_EXERCISE DIRECTIONS_: Transcribe word for word the lines below from the line with "[run 2: power by group through the flow]" through the line with "global route,0.776,0.320,0.408", ends included.
-- DATA PROVIDED follows --
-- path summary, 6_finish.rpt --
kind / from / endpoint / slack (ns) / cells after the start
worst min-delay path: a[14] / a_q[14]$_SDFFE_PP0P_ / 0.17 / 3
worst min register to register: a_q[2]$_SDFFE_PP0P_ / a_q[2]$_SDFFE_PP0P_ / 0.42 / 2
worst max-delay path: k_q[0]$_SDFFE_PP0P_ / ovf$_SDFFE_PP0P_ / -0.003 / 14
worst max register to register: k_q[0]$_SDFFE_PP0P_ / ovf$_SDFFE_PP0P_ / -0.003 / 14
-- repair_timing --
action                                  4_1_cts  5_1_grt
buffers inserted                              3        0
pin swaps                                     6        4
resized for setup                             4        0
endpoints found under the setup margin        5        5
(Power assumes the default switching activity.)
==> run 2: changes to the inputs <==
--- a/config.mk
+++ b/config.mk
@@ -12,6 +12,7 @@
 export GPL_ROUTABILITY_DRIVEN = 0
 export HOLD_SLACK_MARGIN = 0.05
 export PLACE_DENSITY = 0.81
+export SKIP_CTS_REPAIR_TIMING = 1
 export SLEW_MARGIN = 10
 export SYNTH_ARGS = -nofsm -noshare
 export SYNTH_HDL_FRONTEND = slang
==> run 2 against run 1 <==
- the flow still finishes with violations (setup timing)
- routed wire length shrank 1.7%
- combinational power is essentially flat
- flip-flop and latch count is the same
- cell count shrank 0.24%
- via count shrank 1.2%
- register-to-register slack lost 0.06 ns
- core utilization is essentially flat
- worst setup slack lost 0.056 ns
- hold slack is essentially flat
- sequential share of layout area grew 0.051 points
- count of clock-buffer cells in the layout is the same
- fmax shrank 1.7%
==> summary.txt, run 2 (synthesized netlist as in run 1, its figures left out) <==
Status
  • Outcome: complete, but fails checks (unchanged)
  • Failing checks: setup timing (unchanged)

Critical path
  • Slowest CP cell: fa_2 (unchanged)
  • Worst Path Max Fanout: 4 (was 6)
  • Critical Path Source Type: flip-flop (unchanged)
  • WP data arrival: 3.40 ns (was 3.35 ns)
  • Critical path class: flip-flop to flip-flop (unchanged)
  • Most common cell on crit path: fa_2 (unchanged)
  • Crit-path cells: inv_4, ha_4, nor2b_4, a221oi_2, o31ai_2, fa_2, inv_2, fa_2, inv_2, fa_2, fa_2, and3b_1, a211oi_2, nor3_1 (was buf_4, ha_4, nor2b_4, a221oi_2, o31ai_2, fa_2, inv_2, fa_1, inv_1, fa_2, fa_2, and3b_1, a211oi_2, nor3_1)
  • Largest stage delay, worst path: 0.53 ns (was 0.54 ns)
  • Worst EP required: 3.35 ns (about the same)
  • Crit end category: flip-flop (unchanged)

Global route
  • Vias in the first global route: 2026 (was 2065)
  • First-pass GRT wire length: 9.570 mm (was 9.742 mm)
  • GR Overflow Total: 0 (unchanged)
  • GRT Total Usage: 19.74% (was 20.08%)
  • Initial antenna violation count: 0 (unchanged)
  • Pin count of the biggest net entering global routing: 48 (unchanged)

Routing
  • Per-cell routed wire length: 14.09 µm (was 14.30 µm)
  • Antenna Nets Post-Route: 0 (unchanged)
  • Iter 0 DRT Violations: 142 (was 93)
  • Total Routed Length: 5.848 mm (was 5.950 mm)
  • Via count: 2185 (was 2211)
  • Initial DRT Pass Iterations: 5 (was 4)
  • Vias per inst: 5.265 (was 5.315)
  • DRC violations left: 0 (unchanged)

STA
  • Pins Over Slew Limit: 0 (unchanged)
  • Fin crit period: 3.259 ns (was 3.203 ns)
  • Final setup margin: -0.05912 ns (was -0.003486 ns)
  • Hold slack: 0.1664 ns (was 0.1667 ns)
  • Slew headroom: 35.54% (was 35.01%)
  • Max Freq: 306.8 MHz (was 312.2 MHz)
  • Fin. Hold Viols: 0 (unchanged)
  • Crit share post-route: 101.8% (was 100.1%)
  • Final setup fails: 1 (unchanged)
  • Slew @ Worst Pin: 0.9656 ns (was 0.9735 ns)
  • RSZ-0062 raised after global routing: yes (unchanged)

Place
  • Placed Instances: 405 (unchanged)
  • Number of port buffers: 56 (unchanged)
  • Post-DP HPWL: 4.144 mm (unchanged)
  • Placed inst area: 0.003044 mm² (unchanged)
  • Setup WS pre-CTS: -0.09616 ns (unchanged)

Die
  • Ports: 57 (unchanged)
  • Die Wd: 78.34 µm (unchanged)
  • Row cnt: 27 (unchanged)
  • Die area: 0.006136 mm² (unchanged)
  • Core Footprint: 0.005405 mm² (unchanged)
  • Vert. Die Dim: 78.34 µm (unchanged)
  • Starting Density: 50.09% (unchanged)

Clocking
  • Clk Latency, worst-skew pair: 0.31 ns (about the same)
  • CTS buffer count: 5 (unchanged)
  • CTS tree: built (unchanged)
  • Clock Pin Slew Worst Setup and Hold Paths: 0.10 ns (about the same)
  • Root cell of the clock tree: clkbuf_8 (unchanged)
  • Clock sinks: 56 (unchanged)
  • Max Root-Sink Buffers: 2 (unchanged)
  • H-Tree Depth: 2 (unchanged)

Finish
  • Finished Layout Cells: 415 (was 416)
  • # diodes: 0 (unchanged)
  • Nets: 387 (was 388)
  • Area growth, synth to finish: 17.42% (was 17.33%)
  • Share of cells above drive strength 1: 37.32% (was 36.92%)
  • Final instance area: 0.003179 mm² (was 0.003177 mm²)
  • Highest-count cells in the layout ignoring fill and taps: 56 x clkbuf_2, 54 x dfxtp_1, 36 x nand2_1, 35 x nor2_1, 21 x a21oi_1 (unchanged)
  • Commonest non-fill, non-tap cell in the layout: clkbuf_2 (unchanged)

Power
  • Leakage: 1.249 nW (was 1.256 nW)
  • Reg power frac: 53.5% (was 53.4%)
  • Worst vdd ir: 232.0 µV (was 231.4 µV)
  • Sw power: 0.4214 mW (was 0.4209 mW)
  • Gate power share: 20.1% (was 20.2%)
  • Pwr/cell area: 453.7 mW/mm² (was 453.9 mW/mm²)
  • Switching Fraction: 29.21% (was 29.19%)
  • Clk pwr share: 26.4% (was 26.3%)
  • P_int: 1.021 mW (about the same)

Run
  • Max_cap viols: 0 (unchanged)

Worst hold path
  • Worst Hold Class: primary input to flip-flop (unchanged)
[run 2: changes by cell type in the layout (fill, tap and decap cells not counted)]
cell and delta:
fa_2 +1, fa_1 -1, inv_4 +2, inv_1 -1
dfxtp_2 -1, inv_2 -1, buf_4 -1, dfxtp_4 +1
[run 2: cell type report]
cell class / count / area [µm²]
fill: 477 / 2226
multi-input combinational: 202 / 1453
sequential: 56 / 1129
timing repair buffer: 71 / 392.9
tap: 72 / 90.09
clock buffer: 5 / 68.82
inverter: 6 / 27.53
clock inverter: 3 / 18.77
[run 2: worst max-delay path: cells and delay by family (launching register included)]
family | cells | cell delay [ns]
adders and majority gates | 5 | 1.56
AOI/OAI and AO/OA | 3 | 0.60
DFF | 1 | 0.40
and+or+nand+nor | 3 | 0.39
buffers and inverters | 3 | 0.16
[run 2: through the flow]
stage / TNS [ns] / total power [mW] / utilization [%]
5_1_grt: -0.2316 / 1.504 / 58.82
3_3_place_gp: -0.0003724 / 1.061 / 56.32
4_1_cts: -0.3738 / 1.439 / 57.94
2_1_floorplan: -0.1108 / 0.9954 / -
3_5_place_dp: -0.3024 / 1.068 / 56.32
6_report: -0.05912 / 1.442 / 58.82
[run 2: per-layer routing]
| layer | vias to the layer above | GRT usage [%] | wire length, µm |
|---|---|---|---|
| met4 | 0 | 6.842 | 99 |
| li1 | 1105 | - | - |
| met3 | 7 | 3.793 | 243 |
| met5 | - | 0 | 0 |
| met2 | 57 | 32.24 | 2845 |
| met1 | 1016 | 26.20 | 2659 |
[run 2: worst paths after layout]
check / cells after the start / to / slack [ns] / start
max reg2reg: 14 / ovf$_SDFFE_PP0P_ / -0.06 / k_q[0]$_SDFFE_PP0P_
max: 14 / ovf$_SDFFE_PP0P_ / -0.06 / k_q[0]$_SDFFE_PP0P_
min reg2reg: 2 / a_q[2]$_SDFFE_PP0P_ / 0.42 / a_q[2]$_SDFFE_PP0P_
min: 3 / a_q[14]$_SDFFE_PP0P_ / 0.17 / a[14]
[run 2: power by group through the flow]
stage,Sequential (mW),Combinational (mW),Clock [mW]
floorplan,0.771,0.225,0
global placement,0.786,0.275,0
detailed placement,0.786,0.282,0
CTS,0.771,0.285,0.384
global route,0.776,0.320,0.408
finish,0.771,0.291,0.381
File: config.mk
export PLATFORM = sky130hd
export DESIGN_NAME = ysyx_ifq
export DESIGN_NICKNAME = d
export VERILOG_FILES = /design/src/rtl/ysyx_ifq.sv
export SDC_FILE = /design/constraint.sdc
export NUM_CORES = 1
export LEC_CHECK = 0
export ABC_AREA = 1
export CAP_MARGIN = 10
export CELL_PAD_IN_SITES_DETAIL_PLACEMENT = 1
export CELL_PAD_IN_SITES_GLOBAL_PLACEMENT = 1
export CORE_AREA = 2 2 310 312
export CTS_CLUSTER_SIZE = 40
export DETAILED_ROUTE_END_ITERATION = 8
export DIE_AREA = 0 0 312 314
export PLACE_DENSITY_LB_ADDON = 0.3
export SLEW_MARGIN = 30
export SYNTH_ARGS = -nofsm -noshare
export SYNTH_HDL_FRONTEND = slang
export SYNTH_SLANG_ARGS = --single-unit
File: constraint.sdc
create_clock -name clock -period 11.2 [get_ports clock]
set_input_delay 1.12 -clock clock [delete_from_list [all_inputs] [get_ports clock]]
set_output_delay 1.12 -clock clock [all_outputs]
set_load 0.05 [all_outputs]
-- DATA PROVIDED concluded --
_ANSWER SPACE_:
[run 2: power by group through the flow]
stage,Sequential (mW),Combinational (mW),Clock [mW]
floorplan,0.771,0.225,0
global placement,0.786,0.275,0
detailed placement,0.786,0.282,0
CTS,0.771,0.285,0.384
global route,0.776,0.320,0.408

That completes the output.